What is the number of lines in the data that include the string "latches"? Give it by itself.
(Supplied data Opens)
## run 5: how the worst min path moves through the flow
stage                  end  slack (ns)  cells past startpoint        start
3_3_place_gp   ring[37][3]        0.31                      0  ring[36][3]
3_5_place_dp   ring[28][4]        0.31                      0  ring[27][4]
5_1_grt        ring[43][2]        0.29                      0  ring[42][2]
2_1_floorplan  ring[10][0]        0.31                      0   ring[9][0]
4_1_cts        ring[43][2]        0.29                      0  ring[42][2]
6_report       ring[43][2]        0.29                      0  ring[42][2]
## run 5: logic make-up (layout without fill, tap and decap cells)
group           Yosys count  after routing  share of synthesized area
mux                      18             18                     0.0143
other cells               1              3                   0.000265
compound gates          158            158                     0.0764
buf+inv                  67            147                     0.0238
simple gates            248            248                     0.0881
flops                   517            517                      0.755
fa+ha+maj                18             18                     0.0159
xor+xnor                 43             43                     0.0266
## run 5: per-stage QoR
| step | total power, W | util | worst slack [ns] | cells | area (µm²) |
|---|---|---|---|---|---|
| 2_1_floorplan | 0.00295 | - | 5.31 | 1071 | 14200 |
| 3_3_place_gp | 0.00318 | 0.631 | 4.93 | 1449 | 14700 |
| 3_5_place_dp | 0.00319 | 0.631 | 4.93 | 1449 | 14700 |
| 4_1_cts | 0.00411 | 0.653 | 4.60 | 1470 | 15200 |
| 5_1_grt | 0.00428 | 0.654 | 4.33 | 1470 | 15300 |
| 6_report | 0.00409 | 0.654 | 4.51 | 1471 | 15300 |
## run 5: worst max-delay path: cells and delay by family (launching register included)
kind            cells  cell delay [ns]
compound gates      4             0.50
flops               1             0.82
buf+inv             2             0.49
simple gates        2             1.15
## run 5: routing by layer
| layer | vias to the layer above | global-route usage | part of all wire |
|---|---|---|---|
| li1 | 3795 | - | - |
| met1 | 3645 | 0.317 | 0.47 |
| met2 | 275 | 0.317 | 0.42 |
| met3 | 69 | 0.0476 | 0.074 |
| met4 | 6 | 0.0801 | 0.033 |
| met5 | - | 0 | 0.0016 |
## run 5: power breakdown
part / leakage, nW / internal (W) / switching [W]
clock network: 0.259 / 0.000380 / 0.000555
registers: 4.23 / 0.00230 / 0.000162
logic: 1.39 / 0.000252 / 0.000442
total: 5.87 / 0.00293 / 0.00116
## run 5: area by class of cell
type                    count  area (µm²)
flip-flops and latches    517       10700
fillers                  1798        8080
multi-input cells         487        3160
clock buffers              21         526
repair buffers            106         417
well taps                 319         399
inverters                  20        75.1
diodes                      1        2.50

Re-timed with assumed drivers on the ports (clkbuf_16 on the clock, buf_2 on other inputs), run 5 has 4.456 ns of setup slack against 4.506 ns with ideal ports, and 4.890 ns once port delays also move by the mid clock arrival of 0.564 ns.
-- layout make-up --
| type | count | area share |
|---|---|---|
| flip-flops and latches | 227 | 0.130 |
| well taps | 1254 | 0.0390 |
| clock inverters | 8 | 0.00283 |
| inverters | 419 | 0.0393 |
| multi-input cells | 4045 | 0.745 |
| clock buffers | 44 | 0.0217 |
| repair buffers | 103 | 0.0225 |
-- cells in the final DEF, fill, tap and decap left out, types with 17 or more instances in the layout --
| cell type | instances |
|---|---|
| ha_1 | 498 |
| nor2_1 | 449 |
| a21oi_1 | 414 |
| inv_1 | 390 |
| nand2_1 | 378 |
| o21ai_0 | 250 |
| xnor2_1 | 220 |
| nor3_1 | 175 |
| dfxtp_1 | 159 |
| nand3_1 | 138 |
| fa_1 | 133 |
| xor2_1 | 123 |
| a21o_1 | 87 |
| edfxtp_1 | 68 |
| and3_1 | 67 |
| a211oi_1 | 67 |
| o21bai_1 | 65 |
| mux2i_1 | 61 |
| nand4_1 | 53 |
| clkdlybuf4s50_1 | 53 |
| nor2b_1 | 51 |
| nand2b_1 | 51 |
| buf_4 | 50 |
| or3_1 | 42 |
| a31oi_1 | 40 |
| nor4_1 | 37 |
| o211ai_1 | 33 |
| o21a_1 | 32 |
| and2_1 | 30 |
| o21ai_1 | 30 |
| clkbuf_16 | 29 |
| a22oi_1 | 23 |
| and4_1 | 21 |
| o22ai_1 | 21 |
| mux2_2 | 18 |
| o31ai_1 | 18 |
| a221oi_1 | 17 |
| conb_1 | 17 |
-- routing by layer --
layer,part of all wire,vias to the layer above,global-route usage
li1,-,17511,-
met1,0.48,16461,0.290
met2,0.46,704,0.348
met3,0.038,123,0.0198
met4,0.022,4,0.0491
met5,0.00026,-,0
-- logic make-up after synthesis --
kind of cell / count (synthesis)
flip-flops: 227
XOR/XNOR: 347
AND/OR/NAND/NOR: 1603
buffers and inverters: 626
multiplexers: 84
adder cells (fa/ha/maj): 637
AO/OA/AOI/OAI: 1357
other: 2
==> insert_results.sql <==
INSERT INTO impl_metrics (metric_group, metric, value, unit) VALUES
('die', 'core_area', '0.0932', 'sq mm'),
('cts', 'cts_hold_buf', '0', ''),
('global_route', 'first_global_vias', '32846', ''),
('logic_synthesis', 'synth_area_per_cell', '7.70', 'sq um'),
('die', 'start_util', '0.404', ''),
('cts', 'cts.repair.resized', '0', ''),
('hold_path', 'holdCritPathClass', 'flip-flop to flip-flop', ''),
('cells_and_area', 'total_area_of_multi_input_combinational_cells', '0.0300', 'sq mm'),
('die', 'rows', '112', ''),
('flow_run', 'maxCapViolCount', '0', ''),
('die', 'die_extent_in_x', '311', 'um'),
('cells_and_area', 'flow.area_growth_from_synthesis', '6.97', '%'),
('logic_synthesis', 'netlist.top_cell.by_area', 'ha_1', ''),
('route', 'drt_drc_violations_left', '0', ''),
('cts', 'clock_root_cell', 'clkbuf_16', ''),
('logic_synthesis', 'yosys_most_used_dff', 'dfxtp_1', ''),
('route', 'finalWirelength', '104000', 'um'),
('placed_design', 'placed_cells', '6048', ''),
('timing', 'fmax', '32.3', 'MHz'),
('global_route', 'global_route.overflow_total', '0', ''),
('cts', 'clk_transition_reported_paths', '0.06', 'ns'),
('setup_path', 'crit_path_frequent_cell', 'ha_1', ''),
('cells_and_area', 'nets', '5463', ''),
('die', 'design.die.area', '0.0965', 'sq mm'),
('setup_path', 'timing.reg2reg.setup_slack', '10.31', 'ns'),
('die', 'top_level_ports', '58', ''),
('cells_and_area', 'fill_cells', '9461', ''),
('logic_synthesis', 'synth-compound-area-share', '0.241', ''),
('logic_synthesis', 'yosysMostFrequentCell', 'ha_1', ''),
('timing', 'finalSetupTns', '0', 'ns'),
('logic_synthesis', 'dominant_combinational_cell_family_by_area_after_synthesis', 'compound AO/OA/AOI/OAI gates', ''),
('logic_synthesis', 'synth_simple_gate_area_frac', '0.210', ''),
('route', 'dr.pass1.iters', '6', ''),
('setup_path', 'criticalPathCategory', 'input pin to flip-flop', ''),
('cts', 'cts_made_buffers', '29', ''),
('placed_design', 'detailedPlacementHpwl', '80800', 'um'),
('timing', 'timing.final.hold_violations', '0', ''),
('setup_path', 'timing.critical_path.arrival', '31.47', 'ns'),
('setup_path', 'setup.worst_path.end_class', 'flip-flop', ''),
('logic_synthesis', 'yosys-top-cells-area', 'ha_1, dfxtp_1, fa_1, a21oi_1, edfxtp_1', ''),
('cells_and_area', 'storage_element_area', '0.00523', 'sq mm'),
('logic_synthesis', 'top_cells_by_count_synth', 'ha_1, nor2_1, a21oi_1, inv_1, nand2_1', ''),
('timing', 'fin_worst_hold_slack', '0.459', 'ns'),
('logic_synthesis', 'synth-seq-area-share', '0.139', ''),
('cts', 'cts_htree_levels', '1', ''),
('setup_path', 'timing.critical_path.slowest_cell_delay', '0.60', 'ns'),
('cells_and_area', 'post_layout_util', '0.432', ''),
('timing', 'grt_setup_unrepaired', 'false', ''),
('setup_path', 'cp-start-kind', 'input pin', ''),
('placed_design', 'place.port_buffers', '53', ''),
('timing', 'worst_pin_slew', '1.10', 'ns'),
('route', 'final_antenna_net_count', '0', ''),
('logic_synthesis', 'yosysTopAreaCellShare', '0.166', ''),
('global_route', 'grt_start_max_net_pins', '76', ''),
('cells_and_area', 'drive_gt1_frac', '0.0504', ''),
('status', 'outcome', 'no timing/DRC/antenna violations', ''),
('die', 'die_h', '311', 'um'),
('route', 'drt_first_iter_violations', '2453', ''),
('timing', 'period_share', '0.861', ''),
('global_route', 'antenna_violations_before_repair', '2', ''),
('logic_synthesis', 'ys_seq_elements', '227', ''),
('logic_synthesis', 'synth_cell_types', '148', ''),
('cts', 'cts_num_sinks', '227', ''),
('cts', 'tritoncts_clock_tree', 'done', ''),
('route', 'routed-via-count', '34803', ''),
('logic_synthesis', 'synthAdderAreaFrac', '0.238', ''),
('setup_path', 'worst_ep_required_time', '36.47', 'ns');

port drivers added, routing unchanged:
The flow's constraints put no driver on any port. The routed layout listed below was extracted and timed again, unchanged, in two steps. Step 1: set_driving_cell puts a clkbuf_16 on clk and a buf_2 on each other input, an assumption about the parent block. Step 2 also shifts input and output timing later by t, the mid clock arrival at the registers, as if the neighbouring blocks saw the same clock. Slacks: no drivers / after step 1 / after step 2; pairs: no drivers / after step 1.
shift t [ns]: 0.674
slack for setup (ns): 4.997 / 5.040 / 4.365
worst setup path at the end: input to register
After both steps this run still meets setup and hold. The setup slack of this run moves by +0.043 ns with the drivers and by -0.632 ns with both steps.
Background: an optimization exercise with open tools, aiming at small area and a short achievable clock period. Do not read the settings as production practice.
The RTL was checked by simulation tests, not by an equivalence proof against the original design.
Power figures rest on the tool's default switching activity, not on a simulated workload.

## green
## aux_rx_sync
module aux_rx_sync (
    input  wire        clk,
    input  wire        rst,           
    input  wire        arm,           
    input  wire [15:0] arm_t,
    input  wire        tick,          
    input  wire        rx_valid,      
    input  wire [7:0]  rx_data,
    output wire        rx_ready,
    output wire        rx_done,
    output wire [1:0]  rx_state,
    output wire [7:0]  cmd_status,
    output wire [8:0]  rx_cnt,
    output wire        rx_ovf,
    output wire        rx_prep,
    output wire [15:0] qrem,
    output wire [15:0] orem,
    output wire [7:0]  res_status,
    output wire [7:0]  res_src,
    output wire [7:0]  res_dst,
    output wire [7:0]  res_cmd,
    output wire [7:0]  res_len,
    output wire [7:0]  res_plen,
    input  wire        rd_sel,        
    input  wire [8:0]  rd_idx,
    output wire [7:0]  rd_byte
);
    localparam [15:0] Q_TICKS  = 16'd100;
    localparam [7:0]  SENTINEL = 8'h3B;
    localparam [8:0]  RX_CAP   = 9'd258;
    localparam [1:0] S_OFF = 2'd0, S_IDLE = 2'd1, S_COLL = 2'd2;
    localparam [7:0] ST_OK       = 8'h00;
    localparam [7:0] ST_SHORT    = 8'h01;
    localparam [7:0] ST_SIZE     = 8'h03;
    localparam [7:0] ST_CKSUM    = 8'h04;
    localparam [7:0] ST_NODATA   = 8'h06;
    localparam [7:0] ST_TIMEOUT  = 8'h07;
    localparam [7:0] ST_BADOPND  = 8'h0D;
    localparam [7:0] ST_BUSY     = 8'h0E;
    localparam [7:0] ST_NONE     = 8'hFF;
    localparam [2:0] RC_NONE     = 3'd2;       
    reg [1:0]  state_q;
    reg [1:0]  cmd_q;                  
    reg [8:0]  cnt_q;
    reg        ovf_q;
    reg        prep_q;
    reg [6:0]  qrem_q;                 
    reg [15:0] orem_q;
    reg [7:0]  sum_q;                  
    reg [2:0]  res_code_q;             
    wire busy      = (state_q == S_IDLE) || (state_q == S_COLL);
    wire arm_ok    = arm && (arm_t != 16'd0) && !busy;
    wire take      = !arm && rx_valid && busy;
    wire do_tick   = !arm && !take && tick;
    wire store     = take && (cnt_q != RX_CAP);
    wire [6:0]  qrem_dec = qrem_q - 7'd1;
    wire [15:0] orem_dec = orem_q - 16'd1;
    wire        q_last   = (qrem_q == 7'd1);
    wire        o_last   = (orem_q == 16'd1);
    wire tick_idle = do_tick && (state_q == S_IDLE);
    wire tick_coll = do_tick && (state_q == S_COLL);
  ...
Size in the first run: about 4,600 cells after synthesis, roughly 2,100 flip-flops.
export LEC_CHECK = 0
export CAP_MARGIN = 20
export CORE_MARGIN = 2
export CORE_UTILIZATION = 55
export CTS_BUF_LIST = sky130_fd_sc_hd__clkbuf_16
export CTS_CLUSTER_DIAMETER = 80
export CTS_CLUSTER_SIZE = 30
export PLACE_DENSITY = 0.7
export SETUP_SLACK_MARGIN = 4.5
export SLEW_MARGIN = 20
export SYNTH_HIERARCHICAL = 1
export SYNTH_MINIMUM_KEEP_SIZE = 0
export TNS_END_PERCENT = 5
create_clock -name core_clock -period 10.0 [get_ports {clk}]
run.sh (not shown) runs the stock make flow with config.mk's settings and CLKGATE_MAP_FILE= SYNTH_SCRIPT=/design/flow/synth_recipe.tcl, a recipe that flattens the netlist after the stock synthesis.
Input changes introduced in orange (baseline for comparison: green):
diff --git a/flow/config.mk b/flow/config.mk
--- a/flow/config.mk
+++ b/flow/config.mk
@@ -9,3 +9,3 @@
 export CORE_MARGIN = 2
-export CORE_UTILIZATION = 55
+export CORE_UTILIZATION = 65
 export CTS_BUF_LIST = sky130_fd_sc_hd__clkbuf_16
@@ -13,3 +13,3 @@
 export CTS_CLUSTER_SIZE = 30
-export PLACE_DENSITY = 0.7
+export PLACE_DENSITY = 0.75
 export SETUP_SLACK_MARGIN = 4.5
Findings:
- orange | stages: all done | timing, DRC, antenna: all pass
- Detailed route, orange vs green: via total lower for orange
- Looking only at depth of the critical timing path with buffers and inverters included, and setting everything else aside, the higher value of green and orange goes to green.
- Sequential fraction of design power up 0.7 points in orange wrt green
- For green, the last element of the critical path was rd_byte[4], unlike orange, where it was rd_byte[7].

[re-timing with driven ports]
How much do the figures lean on ideal ports? The routed layouts below were timed once more, with nothing changed but the port constraints. Step 1 (the two cells are an assumption about what drives the block):
set clk [get_ports {clk}]
set_driving_cell -lib_cell sky130_fd_sc_hd__clkbuf_16 $clk
set_driving_cell -lib_cell sky130_fd_sc_hd__buf_2 [delete_from_list [all_inputs] $clk]
Step 2 adds t to the input delays and takes it off the output delays; t is the mean of the earliest and latest rising clock arrival at the registers after step 1. Input paths then give back, and output paths get back, about the clock's delay inside the block. a / b / c = ideal ports / drivers / drivers and shift; a / b = the first two.
| run | shift t [ns] | setup WS [ns] | worst register clock-pin slew, ns |
|---|---|---|---|
| green | 0.828 | 2.643 / 2.578 / 2.578 | 0.12 / 0.12 |
| orange | 0.787 | 2.442 / 2.366 / 2.366 | 0.12 / 0.12 |
After both steps setup and hold are still met in every run listed. For orange, which loses most, drivers alone change the setup slack by -0.076 ns; drivers and shift together by -0.076 ns.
(Supplied data Closes)
> _Expected output_:
2